Problem 3: Adversial Search
Note: This is problem 6.1 in the text.
This problem exercises the basic concepts of game playing, using tic-tac-toe
as an example. We define Xn as the number of rows, columns, or diagonals
with exactly n X's and no O's. Similarly, On is the number of rows, columns,
or diagonals with just n O's. The utility function assigns +1 to any position
with X3=1 and -1 to any position with O3=1. All other terminal positions
have utility 0. For nonterminal positions, we use a linear evaluation function
defined as
Eval(s)=3*X2(s)+X1(s)-(3*O2(s)+O1(s)).
Part A
Number of Tic-Tac toe games: 9! is a trivial upper bound. One can consider
symmtery to make better estimates - there are minimum 5 moves, and maximum
9;
there are actually only 3 starting moves (center,diagonal, off-center and
diagonal) ; to the center move, there are 2 responses,..and so on.
Any argument better than 9! gets full points.

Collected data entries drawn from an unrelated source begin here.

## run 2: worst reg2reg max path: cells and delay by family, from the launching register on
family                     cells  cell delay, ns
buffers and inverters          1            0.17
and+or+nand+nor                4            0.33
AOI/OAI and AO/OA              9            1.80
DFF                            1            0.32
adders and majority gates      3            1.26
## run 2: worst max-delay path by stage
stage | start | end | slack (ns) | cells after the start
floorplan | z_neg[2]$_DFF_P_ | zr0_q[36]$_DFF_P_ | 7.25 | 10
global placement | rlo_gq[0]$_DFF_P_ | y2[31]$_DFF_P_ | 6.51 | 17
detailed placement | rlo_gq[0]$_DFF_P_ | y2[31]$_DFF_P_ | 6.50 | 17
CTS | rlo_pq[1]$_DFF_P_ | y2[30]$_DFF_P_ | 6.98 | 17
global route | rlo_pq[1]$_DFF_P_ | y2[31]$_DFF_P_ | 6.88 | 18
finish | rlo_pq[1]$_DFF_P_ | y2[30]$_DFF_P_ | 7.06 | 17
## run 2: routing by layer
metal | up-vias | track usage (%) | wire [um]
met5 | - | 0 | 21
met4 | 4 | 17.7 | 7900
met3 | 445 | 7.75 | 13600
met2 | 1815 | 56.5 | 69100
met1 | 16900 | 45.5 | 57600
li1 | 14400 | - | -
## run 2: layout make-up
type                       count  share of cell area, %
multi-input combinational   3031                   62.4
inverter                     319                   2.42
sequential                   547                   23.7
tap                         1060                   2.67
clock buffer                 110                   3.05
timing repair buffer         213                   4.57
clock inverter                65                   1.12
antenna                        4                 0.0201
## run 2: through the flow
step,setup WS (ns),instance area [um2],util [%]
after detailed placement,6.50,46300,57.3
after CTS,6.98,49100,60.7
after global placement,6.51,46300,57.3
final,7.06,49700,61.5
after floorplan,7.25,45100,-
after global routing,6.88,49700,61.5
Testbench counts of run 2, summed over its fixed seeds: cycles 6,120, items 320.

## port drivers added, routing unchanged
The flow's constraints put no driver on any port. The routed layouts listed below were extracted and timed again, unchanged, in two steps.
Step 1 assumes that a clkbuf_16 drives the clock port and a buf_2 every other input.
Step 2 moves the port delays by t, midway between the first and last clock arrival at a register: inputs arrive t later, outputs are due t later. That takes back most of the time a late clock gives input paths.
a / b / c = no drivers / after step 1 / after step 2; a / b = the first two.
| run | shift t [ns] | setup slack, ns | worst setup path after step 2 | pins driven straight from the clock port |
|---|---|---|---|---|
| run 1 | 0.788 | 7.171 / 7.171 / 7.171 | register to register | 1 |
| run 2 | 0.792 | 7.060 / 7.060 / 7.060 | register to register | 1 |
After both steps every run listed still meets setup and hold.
Source: an optimization exercise on an open RTL-to-GDS flow (aim: small area and a short achievable clock period). Production flows keep margins and buffers that such runs may drop. Only simulation tests tie the RTL to the original design; equivalence was not proved. Power figures rest on the tool's default switching activity, not on a simulated workload.

## flow/standard.sh

```bash
#!/bin/bash
# synth_recipe.tcl (not shown) runs the flow's synth.tcl, then flattens the netlist and writes it again
# the make line also repeats each setting of config.mk as NAME=value (left out here)
make -C /OpenROAD-flow-scripts/flow DESIGN_CONFIG=/design/flow/config.mk WORK_HOME=/design/flow/orfs CLKGATE_MAP_FILE= SYNTH_SCRIPT=/design/flow/synth_recipe.tcl "${@:-finish}"
```

## flow/config.mk

```make
export PLATFORM = sky130hd
export DESIGN_NAME = sorted_priority_queue_unit
export DESIGN_NICKNAME = sorted_priority_queue_unit
export VERILOG_FILES = /design/flow/design.v
export SDC_FILE = /design/flow/constraint.sdc
export NUM_CORES = 4
export LEC_CHECK = 0
export CAP_MARGIN = 20
export CORE_MARGIN = 2
export CORE_UTILIZATION = 40
export CTS_BUF_LIST = sky130_fd_sc_hd__clkbuf_16
export CTS_CLUSTER_DIAMETER = 60
export CTS_CLUSTER_SIZE = 24
export PLACE_DENSITY = 0.75
export SETUP_SLACK_MARGIN = 1.9
export SLEW_MARGIN = 20
export SYNTH_HIERARCHICAL = 1
export SYNTH_MINIMUM_KEEP_SIZE = 0
```
From an optimization exercise on the open Yosys and OpenROAD flow, aimed at small area, a short achievable clock period and few clock cycles per item; shortcuts taken in it are not production practice.
Function was checked by simulation only, so behaviour that the tests miss may differ from the original.
Power is estimated from default activity; no workload was simulated.

==> design.v <==
package ors_pkg;
    localparam int unsigned DATA_W      = 64;
    localparam int unsigned CNT_W       = 5;
    localparam logic [CNT_W-1:0] BATCH_CAP     = 5'd16;
    localparam logic [CNT_W-1:0] MAX_BATCH_RST = 5'd4;
    localparam logic OP_PUSH  = 1'b0;
    localparam logic OP_DRAIN = 1'b1;
    typedef enum logic [1:0] {
        ST_IDLE,
        ST_POP,
        ST_LOAD
    } t_state;
    typedef struct packed {
        logic push;
        logic start;
        logic pop;
        logic load_rec;
        logic load_hdr;
    } t_cmd;
    typedef struct packed {
        logic more;
        logic out_free;
    } t_sts;
endpackage
module ors_ram #(
    parameter int WIDTH = 64,
    parameter int DEPTH = 16
) (
    input  logic                     i_clk,
    input  logic                     i_we,
    input  logic [$clog2(DEPTH)-1:0] i_waddr,
    input  logic [WIDTH-1:0]         i_wdata,
    input  logic [$clog2(DEPTH)-1:0] i_raddr,
    output logic [WIDTH-1:0]         o_rdata
);
    logic [WIDTH-1:0] r_mem [DEPTH];
    always_ff @(posedge i_clk) begin
        if (i_we) begin
            r_mem[i_waddr] <= i_wdata;
        end
        o_rdata <= r_mem[i_raddr];
    end
endmodule
module ors_ctrl (
    input  logic          i_clk,
    input  logic          i_rst_n,
    input  logic          i_in_valid,
    input  logic          i_opcode,
    input  ors_pkg::t_sts i_sts,
    output logic          o_in_ready,
    output ors_pkg::t_cmd o_cmd
);
    ors_pkg::t_state r_state, n_state;
    always_ff @(posedge i_clk) begin
        if (!i_rst_n) begin
            r_state <= ors_pkg::ST_IDLE;
        end else begin
            r_state <= n_state;
        end
    end
    always_comb begin
        n_state    = r_state;
        o_cmd      = '0;
        o_in_ready = 1'b0;
        case (r_state)
            ors_pkg::ST_IDLE: begin
                o_in_ready = 1'b1;
                if (i_in_valid) begin
                    if (i_opcode == ors_pkg::OP_PUSH) begin
                        o_cmd.push = 1'b1;
                    end else begin
                        o_cmd.start = 1'b1;
                        n_state     = ors_pkg::ST_POP;
                    end
                end
            end
            ors_pkg::ST_POP: begin
                if (i_sts.out_free) begin
                    if (i_sts.more) begin
                        o_cmd.pop = 1'b1;
                        n_state   = ors_pkg::ST_LOAD;
                    end else begin
                        o_cmd.load_hdr = 1'b1;
                        n_state        = ors_pkg::ST_IDLE;
                    end
                end
            end
            ors_pkg::ST_LOAD: begin
                o_cmd.load_rec = 1'b1;
                n_state        = ors_pkg::ST_POP;
            end
            default: begin
                n_state = ors_pkg::ST_IDLE;
            end
        endcase
    end
endmodule
module ors_dp #(
    parameter int DEPTH        = 16,
    parameter int RECORD_BYTES = 8
) (
    input  logic                        i_clk,
    input  logic                        i_rst_n,
    input  ors_pkg::t_cmd               i_cmd,
    output ors_pkg::t_sts               o_sts,
    input  logic [ors_pkg::DATA_W-1:0]  i_entry_data,
    input  logic                        i_reserve_slot,
    input  logic                        i_cfg_valid,
    input  logic [ors_pkg::CNT_W-1:0]   i_cfg_data,
    input  logic                        i_out_ready,
    output logic                        o_out_valid,
    output logic                        o_is_header,
    output logic [ors_pkg::DATA_W-1:0]  o_record_data,
    output logic [ors_pkg::CNT_W-1:0]   o_header_count,
    output logic [ors_pkg::CNT_W-1:0]   o_popped,
    output logic                        o_last
);
    localparam int PW = $clog2(DEPTH);
    localparam int FW = $clog2(DEPTH + 1);
    localparam int RW = 8 * RECORD_BYTES;
    logic [PW-1:0]                r_head;
    logic [FW-1:0]                r_fill;
    logic [ors_pkg::CNT_W-1:0]    r_max_batch;
    logic [ors_pkg::CNT_W-1:0]    r_limit;
    logic [ors_pkg::CNT_W-1:0]    r_popped;
    logic                         r_reserve;
    logic [PW-1:0]                n_head_inc;
    logic [PW-1:0]                n_head_dec;
    logic [ors_pkg::CNT_W-1:0]    n_cap;
    logic [ors_pkg::CNT_W-1:0]    n_limit;
    logic [RW-1:0]                w_rdata;
    assign n_head_inc = (r_head == PW'(DEPTH - 1)) ? '0 : r_head + 1'b1;
    assign n_head_dec = (r_head == '0) ? PW'(DEPTH - 1) : r_head - 1'b1;
    assign n_cap      = (r_max_batch > ors_pkg::BATCH_CAP) ? ors_pkg::BATCH_CAP : r_max_batch;
    assign n_limit    = (n_cap > ors_pkg::CNT_W'(i_reserve_slot))
                        ? n_cap - ors_pkg::CNT_W'(i_reserve_slot) : '0;
    assign o_sts.more     = (r_popped < r_limit) && (r_fill != '0);
    assign o_sts.out_free = !o_out_valid || i_out_ready;
    ors_ram #(
        .WIDTH (RW),
        .DEPTH (DEPTH)
    ) u_ram (
        .i_clk   (i_clk),
        .i_we    (i_cmd.push),
        .i_waddr (r_head),
        .i_wdata (i_entry_data[RW-1:0]),
        .i_raddr (n_head_dec),
        .o_rdata (w_rdata)
    );
    always_ff @(posedge i_clk) begin
        if (!i_rst_n) begin
            r_head      <= '0;
            r_fill      <= '0;
            r_max_batch <= ors_pkg::MAX_BATCH_RST;
            o_out_valid <= 1'b0;
        end else begin
            if (i_cfg_valid) begin
                r_max_batch <= i_cfg_data;
            end
            if (i_cmd.push) begin
                r_head <= n_head_inc;
                if (r_fill != FW'(DEPTH)) begin
                    r_fill <= r_fill + 1'b1;
                end
            end else if (i_cmd.pop) begin
                r_head <= n_head_dec;
                r_fill <= r_fill - 1'b1;
            end
            if (i_cmd.load_rec || i_cmd.load_hdr) begin
                o_out_valid <= 1'b1;
            end else if (i_out_ready) begin
                o_out_valid <= 1'b0;
            end
        end
    end
    always_ff @(posedge i_clk) begin
        if (i_cmd.start) begin
            r_reserve <= i_reserve_slot;
            r_limit   <= n_limit;
            r_popped  <= '0;
        end else if (i_cmd.pop) begin
            r_popped <= r_popped + 1'b1;
        end
        if (i_cmd.load_rec) begin
            o_is_header    <= 1'b0;
            o_record_data  <= ors_pkg::DATA_W'(w_rdata);
            o_header_count <= '0;
            o_popped       <= '0;
            o_last         <= 1'b0;
        end else if (i_cmd.load_hdr) begin
            o_is_header    <= 1'b1;
            o_record_data  <= '0;
            o_header_count <= r_popped + ors_pkg::CNT_W'(r_reserve);
            o_popped       <= r_popped;
            o_last         <= 1'b1;
        end
    end
endmodule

Some people ran a DFS to come
up with a number; others came up with better bounds with combinatorial arguments.
Part C
The tree evaluates to: 2,1 (leftmost subtree); -1, 0,1,1,0 (central
subtree); -2,0,-1,0,-1 (rightmost subtree) from leftmost to rightmost
leaves.
Part D
Marking the center is Max's best first move.
Part E
The leaves on the leftmost tree at maximum depth
are all evaluated. Only one leaf in the middle and righmost tree are evaluated
witrh alpha-beta pruning since this establishes that min will play
better than -2 or -1, as against 1 with the leftmost tree. So Max would mark
the center and force play on the leftmost side.